A COVID-19 pandemic binary (i.e., indicator or dummy) variable was coded as 1 for days between March 12, 2020, and September 1, 2021, effectively considering the pandemic as ongoing during days 274–606. These 18 months were chosen as they represent the height of the pandemic, and the latter date was chosen as a cut-off as Canadian educational institutions returned to in-person classes that week, signalling some return to normality. To prevent steep jumps in the model, the COVID-19 indicator variable was smoothed using R function stats::loess(COVID indicator ∼ Days, degree = 2) with default settings. The predicted values from the loess smoothers were used as the COVID-19 variable in the Generalized Linear Autoregressive Moving Average (GLARMA) model. COVID-19 effects reported for the models were robust to smoothing (see below).

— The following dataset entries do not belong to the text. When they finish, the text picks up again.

File: src/rtl/pipe_stage_buffer_pkg.sv
// Shared pipeline types: stage payload structs, pipeline control bundle and
// the sizing limits used by the elastic stage buffers.
package pipe_stage_buffer_pkg;

  // Largest entry count a stage buffer may be built with.
  localparam int PIPE_BUF_MAX_DEPTH = 8;

  // Per-stage control: flush squashes in-flight work, stall holds it.
  typedef struct packed {
    logic flush;
    logic stall;
  } pipe_ctrl_t;

  // Decode -> Execute payload; 64 bits so it drops into the default WIDTH.
  typedef struct packed {
    logic [31:0] pc;
    logic [19:0] imm;
    logic [4:0]  rd;
    logic [3:0]  alu_op;
    logic        reg_write;
    logic        mem_read;
    logic        mem_write;
  } execute_stage_pipe_reg_t;

  // Width of an index into a DEPTH-entry array; a single entry still needs one bit.
  function automatic int ptr_width(input int depth);
    return (depth > 1) ? $clog2(depth) : 1;
  endfunction

endpackage

File: src/rtl/pipe_stage_buffer_wrap_counter.sv
// Modulo-MAX pointer counter: counts 0..MAX-1 and wraps by explicit compare,
// so MAX need not be a power of two. clear wins over inc.
module wrap_counter
  import pipe_stage_buffer_pkg::*;
#(
  parameter  int MAX = 2,
  localparam int W   = ptr_width(MAX)
) (
  input  logic         clk,
  input  logic         rstn,
  input  logic         inc,
  input  logic         clear,
  output logic [W-1:0] value
);

  localparam logic [W-1:0] LAST = W'(MAX - 1);

  // Pointer register: reset/clear to zero, otherwise advance and wrap at LAST.
  always_ff @(posedge clk or negedge rstn) begin
    if (!rstn) begin
      value <= '0;
    end else if (clear) begin
      value <= '0;
    end else if (inc) begin
      if (value == LAST) begin
        value <= '0;
      end else begin
        value <= value + W'(1);
      end
    end
  end

endmodule

File: src/rtl/pipe_stage_buffer.sv
// Elastic pipeline register between two core stages. Holds up to DEPTH
// payloads of WIDTH bits behind a valid/ready handshake. out_data always
// comes straight from storage, so there is never a combinational path from
// in_data to out_data. flush_i squashes everything buffered plus this
// cycle's input and hides the head from downstream in the same cycle.
module pipe_stage_buffer
  import pipe_stage_buffer_pkg::*;
#(
  parameter  int WIDTH      = 64,
  parameter  int DEPTH      = 2,
  parameter  int READY_PASS = 1,
  localparam int CNT_W      = $clog2(DEPTH + 1)
) (
  input  logic             clk,
  input  logic             rstn,
  input  logic             flush_i,
  input  logic             in_valid,
  output logic             in_ready,
  input  logic [WIDTH-1:0] in_data,
  output logic             out_valid,
  input  logic             out_ready,
  output logic [WIDTH-1:0] out_data,
  output logic [CNT_W-1:0] count
);

  localparam int               PTR_W    = ptr_width(DEPTH);
  localparam logic [CNT_W-1:0] FULL_CNT = CNT_W'(DEPTH);
  localparam bit               PASS     = (READY_PASS != 0);

  if (DEPTH < 1 || DEPTH > PIPE_BUF_MAX_DEPTH) begin : g_bad_depth
    $error("pipe_stage_buffer: DEPTH=%0d outside 1..%0d", DEPTH, PIPE_BUF_MAX_DEPTH);
  end
  if (WIDTH < 1) begin : g_bad_width
    $error("pipe_stage_buffer: WIDTH=%0d must be at least 1", WIDTH);
  end

  pipe_ctrl_t       ctrl;
  logic             enq;
  logic             deq;
  logic             full;
  logic             empty;
  logic [PTR_W-1:0] rd_ptr;
  logic [PTR_W-1:0] wr_ptr;
  logic [CNT_W-1:0] count_q;
  logic [WIDTH-1:0] mem [DEPTH];

  // Handshake decode: a full buffer only takes new data when READY_PASS lets
  // the consumer free the head slot in the same cycle.
  always_comb begin
    ctrl       = '0;
    ctrl.flush = flush_i;
    ctrl.stall = ~out_ready;
    full       = (count_q == FULL_CNT);
    empty      = (count_q == '0);
    in_ready   = ~ctrl.flush & (~full | (PASS & ~ctrl.stall));
    out_valid  = ~empty & ~ctrl.flush;
    enq        = in_valid & in_ready;
    deq        = out_valid & out_ready;
  end

  assign out_data = mem[rd_ptr];
  assign count    = count_q;

  wrap_counter #(.MAX(DEPTH)) u_wr_ptr (
    .clk   (clk),
    .rstn  (rstn),
    .inc   (enq),
    .clear (flush_i),
    .value (wr_ptr)
  );

  wrap_counter #(.MAX(DEPTH)) u_rd_ptr (
    .clk   (clk),
    .rstn  (rstn),
    .inc   (deq),
    .clear (flush_i),
    .value (rd_ptr)
  );

  // Payload storage: written at the tail on enqueue; left untouched by flush.
  always_ff @(posedge clk or negedge rstn) begin
    if (!rstn) begin
      for (int i = 0; i < DEPTH; i++) begin
        mem[i] <= '0;
      end
    end else if (enq) begin
      mem[wr_ptr] <= in_data;
    end
  end

  // Occupancy: simultaneous enqueue and dequeue leave it unchanged.
  always_ff @(posedge clk or negedge rstn) begin
    if (!rstn) begin
      count_q <= '0;
    end else if (flush_i) begin
      count_q <= '0;
    end else begin
      case ({enq, deq})
        2'b10:   count_q <= count_q + CNT_W'(1);
        2'b01:   count_q <= count_q - CNT_W'(1);
        default: count_q <= count_q;
      endcase
    end
  end

  a_count_bound : assert property (@(posedge clk) disable iff (!rstn)
    count_q <= FULL_CNT);

  a_no_overflow : assert property (@(posedge clk) disable iff (!rstn)
    !(enq && full && !deq));

endmodule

The Placement variable was binary-coded as 1 if placement was on the front page and 0 otherwise. The Suicide Method variable was binary-coded as 1 if the suicide method was mentioned in detail and 0 otherwise. All other variables were collected as 0–1 binary variables and thus were not recoded.
Modelling
The 11 daily time series of n realizations of “success” or “failure” were modeled as daily measures of binomial random variables, where n corresponds to the number of articles analyzed on a given day. To account for auto-correlational structures and time-dependence, a GLARMA model was chosen, estimated using the glarma package. 35
Lags for the Moving Average component of the model were accounted for order 1 and order 2. No lags for the Autoregressive component were deemed necessary. These lag parameters were chosen after evaluating model diagnostics for a handful of plausible choices. The order 1 and 2 theta lags for most variables were highly significant, except for a few cases which were close to P < 0.05 threshold. In all cases, the Auto-Correlation Function plots showed adequate residual temporal correlations. The residuals used during fitting were measured on the Pearson scale and showed no worrisome patterns when plotted.

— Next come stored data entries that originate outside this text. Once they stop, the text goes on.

--- config.mk ---
export PLATFORM = sky130hd
export DESIGN_NAME = bomb_sprite_ctrl_flat
export DESIGN_NICKNAME = d
export VERILOG_FILES = /design/src/rtl/bomb_sprite_ctrl_if.sv /design/src/rtl/bomb_sprite_ctrl.sv /design/src/flat_wrapper.sv
export SDC_FILE = /design/constraint.sdc
export NUM_CORES = 1
export LEC_CHECK = 0
export BUFFER_PORTS_ARGS = -buffer_cell sky130_fd_sc_hd__buf_4
export CAP_MARGIN = 20
export CORE_MARGIN = 1.5
export CORE_UTILIZATION = 50
export DETAILED_ROUTE_END_ITERATION = 10
export PLACE_DENSITY = 0.72
export SYNTH_ARGS = -nofsm -noshare
export SYNTH_HDL_FRONTEND = slang
export SYNTH_SLANG_ARGS = --single-unit
--- constraint.sdc ---
create_clock -name clk -period 2.8 [get_ports clk]
set_input_delay 0.56 -clock clk [delete_from_list [all_inputs] [get_ports clk]]
set_output_delay 0.56 -clock clk [all_outputs]
set_load 0.03 [all_outputs]
--- src/rtl/bomb_sprite_ctrl_if.sv ---
`default_nettype none
// ============================================================================
// Module   : bomb_sprite_ctrl_if
// Brief    : Bomb placement handshake: requested tile plus one-cycle accept.
// Revision : 1.0 - initial release
// ============================================================================
interface bomb_sprite_ctrl_if;
    logic       place_req;
    logic [5:0] place_tx;
    logic [4:0] place_ty;
    logic       place_ack;

    // Game logic side: issues placement requests, receives the accept pulse
    modport master (
        output place_req,
        output place_tx,
        output place_ty,
        input  place_ack
    );

    // Bomb controller side
    modport slave (
        input  place_req,
        input  place_tx,
        input  place_ty,
        output place_ack
    );
endinterface
`default_nettype wire

--- src/rtl/bomb_sprite_ctrl.sv ---
`default_nettype none
// ============================================================================
// Module   : bomb_sprite_ctrl
// Brief    : Single-bomb lifecycle (fuse with end blink, blast) counted in
//            frames, plus a 2-stage pixel gate producing bomb-draw and
//            blast-cross enables in front of the 16x16 bomb sprite mask.
// Revision : 1.0 - initial release
// ============================================================================
module bomb_sprite_ctrl #(
    parameter int FUSE_FRAMES  = 180,
    parameter int BLINK_FRAMES = 60,
    parameter int BLAST_FRAMES = 30,
    parameter int RANGE        = 2,
    parameter int MAP_W        = 40,
    parameter int MAP_H        = 30
) (
    input  logic                     clk,
    input  logic                     rst_n,
    input  logic                     frame_tick,
    bomb_sprite_ctrl_if.slave        place,
    input  logic [9:0]               px,
    input  logic [9:0]               py,
    input  logic                     video_on,
    output logic [9:0]               mask_px,
    output logic [9:0]               mask_py,
    input  logic [2:0]               mask_col,
    output logic                     bomb_draw,
    output logic [2:0]               bomb_rgb,
    output logic                     blast_draw,
    output logic                     busy,
    output logic                     exploding,
    output logic                     explode_pulse,
    output logic [5:0]               bomb_tx,
    output logic [4:0]               bomb_ty
);

    localparam logic [7:0] c_fuse  = 8'(FUSE_FRAMES);
    localparam logic [7:0] c_blink = 8'(BLINK_FRAMES);
    localparam logic [7:0] c_blast = 8'(BLAST_FRAMES);
    localparam logic [5:0] c_range = 6'(RANGE);
    localparam logic [6:0] c_map_w = 7'(MAP_W);
    localparam logic [6:0] c_map_h = 7'(MAP_H);

    typedef enum logic [1:0] {
        S_IDLE    = 2'd0,
        S_ARMED   = 2'd1,
        S_EXPLODE = 2'd2
    } state_t;

    state_t     r_state, w_state_nxt;
    logic [7:0] r_cnt, w_cnt_nxt;
    logic       r_blink_vis, w_blink_nxt;
    logic [5:0] r_bomb_tx, w_tx_nxt;
    logic [4:0] r_bomb_ty, w_ty_nxt;
    logic       r_ack, w_ack_nxt;
    logic       r_xpl, w_xpl_nxt;
    logic       w_place_ok;

    // Pixel pipeline registers
    logic [9:0] r_px1, r_py1;
    logic       r_v1;
    logic       r_bomb_draw, r_blast_draw;
    logic [2:0] r_bomb_rgb;

    logic [5:0] w_ptx, w_pty, w_by6, w_dx, w_dy;
    logic       w_in_map, w_bomb_nxt, w_blast_nxt;

    assign w_place_ok = place.place_req
                        && ({1'b0, place.place_tx} < c_map_w)
                        && ({2'b0, place.place_ty} < c_map_h);

    // State register
    always_ff @(posedge clk or negedge rst_n) begin
        if (!rst_n) begin
            r_state <= S_IDLE;
        end else begin
            r_state <= w_state_nxt;
        end
    end

    // Next-state, counter, blink and pulse decode; placement beats frame_tick
    // because IDLE never looks at the tick
    always_comb begin
        w_state_nxt = r_state;
        w_cnt_nxt   = r_cnt;
        w_blink_nxt = r_blink_vis;
        w_tx_nxt    = r_bomb_tx;
        w_ty_nxt    = r_bomb_ty;
        w_ack_nxt   = 1'b0;
        w_xpl_nxt   = 1'b0;
        case (r_state)
            S_IDLE: begin
                if (w_place_ok) begin
                    w_state_nxt = S_ARMED;
                    w_tx_nxt    = place.place_tx;
                    w_ty_nxt    = place.place_ty;
                    w_cnt_nxt   = c_fuse;
                    w_blink_nxt = 1'b1;
                    w_ack_nxt   = 1'b1;
                end
            end
            S_ARMED: begin
                if (frame_tick) begin
                    if (r_cnt <= c_blink) begin
                        w_blink_nxt = ~r_blink_vis;
                    end
                    if (r_cnt == 8'd1) begin
                        w_state_nxt = S_EXPLODE;
                        w_cnt_nxt   = c_blast;
                        w_xpl_nxt   = 1'b1;
                    end else if (r_cnt > 8'd1) begin
                        w_cnt_nxt = r_cnt - 8'd1;
                    end
                end
            end
            S_EXPLODE: begin
                if (frame_tick) begin
                    if (r_cnt == 8'd1) begin
                        w_state_nxt = S_IDLE;
                    end else if (r_cnt > 8'd1) begin
                        w_cnt_nxt = r_cnt - 8'd1;
                    end
                end
            end
            default: begin
                w_state_nxt = S_IDLE;
            end
        endcase
    end

    // Lifecycle data registers: counter, blink phase, latched tile, pulses
    always_ff @(posedge clk or negedge rst_n) begin
        if (!rst_n) begin
            r_cnt       <= 8'd0;
            r_blink_vis <= 1'b1;
            r_bomb_tx   <= 6'd0;
            r_bomb_ty   <= 5'd0;
            r_ack       <= 1'b0;
            r_xpl       <= 1'b0;
        end else begin
            r_cnt       <= w_cnt_nxt;
            r_blink_vis <= w_blink_nxt;
            r_bomb_tx   <= w_tx_nxt;
            r_bomb_ty   <= w_ty_nxt;
            r_ack       <= w_ack_nxt;
            r_xpl       <= w_xpl_nxt;
        end
    end

    // Tile-space distances taken as max-min so the cross never wraps at edges
    assign w_ptx    = r_px1[9:4];
    assign w_pty    = r_py1[9:4];
    assign w_by6    = {1'b0, r_bomb_ty};
    assign w_dx     = (w_ptx >= r_bomb_tx) ? (w_ptx - r_bomb_tx) : (r_bomb_tx - w_ptx);
    assign w_dy     = (w_pty >= w_by6) ? (w_pty - w_by6) : (w_by6 - w_pty);
    assign w_in_map = ({1'b0, w_ptx} < c_map_w) && ({1'b0, w_pty} < c_map_h);

    assign w_bomb_nxt  = r_v1 && (r_state == S_ARMED) && r_blink_vis
                         && (w_ptx == r_bomb_tx) && (w_pty == w_by6)
                         && (mask_col != 3'd0);
    assign w_blast_nxt = r_v1 && (r_state == S_EXPLODE) && w_in_map
                         && (((w_pty == w_by6) && (w_dx <= c_range))
                          || ((w_ptx == r_bomb_tx) && (w_dy <= c_range)));

    // Stage 1: capture scan position; these registers address the sprite mask
    always_ff @(posedge clk or negedge rst_n) begin
        if (!rst_n) begin
            r_px1 <= 10'd0;
            r_py1 <= 10'd0;
            r_v1  <= 1'b0;
        end else begin
            r_px1 <= px;
            r_py1 <= py;
            r_v1  <= video_on;
        end
    end

    // Stage 2: register the draw enables and the gated colour
    always_ff @(posedge clk or negedge rst_n) begin
        if (!rst_n) begin
            r_bomb_draw  <= 1'b0;
            r_bomb_rgb   <= 3'd0;
            r_blast_draw <= 1'b0;
        end else begin
            r_bomb_draw  <= w_bomb_nxt;
            r_bomb_rgb   <= w_bomb_nxt ? mask_col : 3'd0;
            r_blast_draw <= w_blast_nxt;
        end
    end

    assign place.place_ack = r_ack;
    assign mask_px         = r_px1;
    assign mask_py         = r_py1;
    assign bomb_draw       = r_bomb_draw;
    assign bomb_rgb        = r_bomb_rgb;
    assign blast_draw      = r_blast_draw;
    assign busy            = (r_state != S_IDLE);
    assign exploding       = (r_state == S_EXPLODE);
    assign explode_pulse   = r_xpl;
    assign bomb_tx         = r_bomb_tx;
    assign bomb_ty         = r_bomb_ty;

endmodule
`default_nettype wire

--- src/flat_wrapper.sv ---
// flat-port wrapper written by rule: the top's interface ports become plain ports
module bomb_sprite_ctrl_flat 
#(
    parameter int FUSE_FRAMES  = 180,
    parameter int BLINK_FRAMES = 60,
    parameter int BLAST_FRAMES = 30,
    parameter int RANGE        = 2,
    parameter int MAP_W        = 40,
    parameter int MAP_H        = 30
)
  (clk, rst_n, frame_tick, px, py, video_on, mask_px, mask_py, mask_col, bomb_draw, bomb_rgb, blast_draw, busy, exploding, explode_pulse, bomb_tx, bomb_ty, place_place_req, place_place_tx, place_place_ty, place_place_ack);
  bomb_sprite_ctrl_if place_i ();
  input  logic clk;
  input  logic rst_n;
  input  logic frame_tick;
  input  logic [9:0] px;
  input  logic [9:0] py;
  input  logic video_on;
  output logic [9:0] mask_px;
  output logic [9:0] mask_py;
  input  logic [2:0] mask_col;
  output logic bomb_draw;
  output logic [2:0] bomb_rgb;
  output logic blast_draw;
  output logic busy;
  output logic exploding;
  output logic explode_pulse;
  output logic [5:0] bomb_tx;
  output logic [4:0] bomb_ty;
  input wire logic [$bits(place_i.place_req)-1:0] place_place_req;
  input wire logic [$bits(place_i.place_tx)-1:0] place_place_tx;
  input wire logic [$bits(place_i.place_ty)-1:0] place_place_ty;
  output wire logic [$bits(place_i.place_ack)-1:0] place_place_ack;
  assign place_i.place_req = place_place_req;
  assign place_i.place_tx = place_place_tx;
  assign place_i.place_ty = place_place_ty;
  assign place_place_ack = place_i.place_ack;
  bomb_sprite_ctrl #(.FUSE_FRAMES(FUSE_FRAMES), .BLINK_FRAMES(BLINK_FRAMES), .BLAST_FRAMES(BLAST_FRAMES), .RANGE(RANGE), .MAP_W(MAP_W), .MAP_H(MAP_H)) u_core (.clk(clk), .rst_n(rst_n), .frame_tick(frame_tick), .place(place_i), .px(px), .py(py), .video_on(video_on), .mask_px(mask_px), .mask_py(mask_py), .mask_col(mask_col), .bomb_draw(bomb_draw), .bomb_rgb(bomb_rgb), .blast_draw(blast_draw), .busy(busy), .exploding(exploding), .explode_pulse(explode_pulse), .bomb_tx(bomb_tx), .bomb_ty(bomb_ty));
endmodule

The retained model form was glarma::glarma(y = y, X = X, thetaLags = c(1,2), type = “Bin,” residuals = “Pearson”), where y contained 2 columns, the number of “successes” and the number of “failures” for a given day; X contained a column of 1 s for the model intercept, a column with Days variable coded numerically as described above, and a final third column with the predicted values of the smoothed COVID-19 indicator variable as described above. Poisson and Negative binomial variables were also used for the GLARMA model.
The default Likelihood-Ratio Tests and Wald tests provided for the GLARMA model component were all highly significant, indicating it captured important temporal complexity in the data, except for Placement, the only variable where this was not true. This suggests that the additional complexity of using GLARMA might not have been necessary to properly assess the temporal trends of the Placement variable only, but was highly impactful for all other variables.
In the spirit of inferential conservatism, the alpha significance threshold was adjusted using Bonferroni's correction for 11 tests. All analyses were done using R version 4.3.2 (2023-10-31 ucrt). 36
Results
A total of 3,232 articles were retrieved and retained for analysis over the 4-year period. In terms of focus, 54% of articles focused on a suicide death, while 30% focused on suicide-related events/policy/research. In terms of primary suicide discussed, local individuals made up 35% of articles, while 19% discussed murder-suicide and 13% were not focused on individuals; 9% discussed a high-profile suicide (see Table 1).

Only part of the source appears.